Physiological factors contributing to the variability of sensory assessments: Relationship between salivary flow rate and temporal perception of gustatory stimuli☆

Abstract Stimulation by oral manipulation or ingestion of stimuli causes the salivary flow rate to increase. Not only do gustatory stimuli affect salivary response, but saliva in turn can affect perception of taste by titration, dilution, or precipitation of stimuli. Average bitterness and astringency time-intensity (TI) curves and individual TI parameters generated in response to wines varying in ethanol, pH and phenolic composition revealed differences in temporal perception among the salivary flow groups. For both attributes, low-flow (LF) subjects took a longer time to reach maximum intensity and had a longer duration than high-flow (HF) subjects.
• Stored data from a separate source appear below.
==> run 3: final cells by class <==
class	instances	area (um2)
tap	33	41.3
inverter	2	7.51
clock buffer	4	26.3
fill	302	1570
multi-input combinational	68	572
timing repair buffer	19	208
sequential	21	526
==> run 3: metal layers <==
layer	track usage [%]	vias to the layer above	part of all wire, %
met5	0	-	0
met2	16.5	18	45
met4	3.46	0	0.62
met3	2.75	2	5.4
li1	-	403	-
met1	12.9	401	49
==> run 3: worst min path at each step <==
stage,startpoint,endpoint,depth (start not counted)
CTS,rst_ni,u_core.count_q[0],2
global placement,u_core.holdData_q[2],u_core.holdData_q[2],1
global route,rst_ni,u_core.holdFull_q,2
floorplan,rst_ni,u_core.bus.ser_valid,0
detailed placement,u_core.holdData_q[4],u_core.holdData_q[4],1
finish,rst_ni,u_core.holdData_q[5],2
For wines with tannic acid at pH 3·0 and pH 3·6, LF subjects recorded a higher intensity at maximum of bitterness and astringency than HF subjects. This perceptual difference was more pronounced at pH 3·6, where a greater difference in salivary flow rate was also elicited between flow groups. The log intensity decay curves for bitterness and astringency were linear, suggesting that a first-order decay process governed the perception function. Desorption is thus considered to be the primary phenomenon, rather than diffusion through a boundary layer. For all flow groups, the decay constants for bitterness were higher than those for astringency. However, the decay constants within one modality were similar for all flow groups, indicating similar desorption rates. Reciprocal plots of salivary flow rate were linear, suggesting that a second-order process governed salivary flow.